ELIZABETH I AND THE DARK SCANDAL THAT ROCKED THE THRONE

A fresh elucidation of this precarious period of Elizabeth’s reign.

A nicely fleshed-out portrait of Elizabeth I (1533–1603), with new revelations of the queen in love and the man who sought desperately to marry her.

Two years into her reign, Elizabeth was besotted with the dark, athletic Lord Robert Dudley, whose father had been beheaded by Queen Mary for his treasonous backing of the short-lived Lady Jane Grey. Elizabeth and Dudley had known each other since childhood, sharing the same tutors, and he was given the plum job of Master of the Queen’s Stable, allowing him daily access to her and an assured rise of his fortune and titles.
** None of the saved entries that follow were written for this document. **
<file path="config.mk">
export PLATFORM = sky130hd
export DESIGN_NAME = proc_control
export DESIGN_NICKNAME = d
export VERILOG_FILES = /design/src/rtl/proc_ctrl_pkg.sv /design/src/rtl/proc_control_reg_decoder.sv /design/src/rtl/proc_control.sv
export SDC_FILE = /design/constraint.sdc
export NUM_CORES = 1
export LEC_CHECK = 0
export BUFFER_PORTS_ARGS = -buffer_cell sky130_fd_sc_hd__buf_4
export CELL_PAD_IN_SITES_DETAIL_PLACEMENT = 1
export CELL_PAD_IN_SITES_GLOBAL_PLACEMENT = 1
export CORE_MARGIN = 3
export CORE_UTILIZATION = 34
export DETAILED_ROUTE_END_ITERATION = 7
export PLACE_DENSITY_LB_ADDON = 0.1
export SYNTH_ARGS = -nofsm -noshare
export SYNTH_HDL_FRONTEND = slang
export SYNTH_SLANG_ARGS = --single-unit
</file>
<file path="constraint.sdc">
create_clock -name Clock -period 2.1 [get_ports Clock]
set_input_delay 0.21 -clock Clock [delete_from_list [all_inputs] [get_ports Clock]]
set_output_delay 0.21 -clock Clock [all_outputs]
set_load 0.005 [all_outputs]
</file>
Elizabeth was expected to marry, wooed by all the princes of Europe, while Dudley, of a lower status, was married to Amy Robsart—probably out of love, though their marriage remained childless. In September 1560, just as rumors about the queen and Dudley were rampant, Amy was found dead at the base of a short stairwell at Cumnor Place. Her neck was broken, though the coroner’s report noted several “dyntes” in her skull, which could have resulted from the fall. The death caused a scandal, and suspicion fell on Dudley, although he was absolved of wrongdoing. British author Skidmore (History/Bristol Univ.; Edward VI: The Lost King of England, 2007) moves engagingly back and forth in the story, dwelling on how fresh scrutiny of the evidence may point to the answer of this terrible death. Some of the evidence is well-known: Amy had been acting strangely that morning, praying on her knees, and insisted that the entire household attend a nearby fair, as if she had “an evil toy in her mind.” Moreover, there were indications in her correspondence that she might have been suffering from breast cancer. On the other hand, there had been rumors at court that Dudley was planning to poison her. Skidmore revisits a libelous tract that appeared in 1584, Leicester’s Commonwealth, as well as other accounts, in his thorough sifting of the historical record.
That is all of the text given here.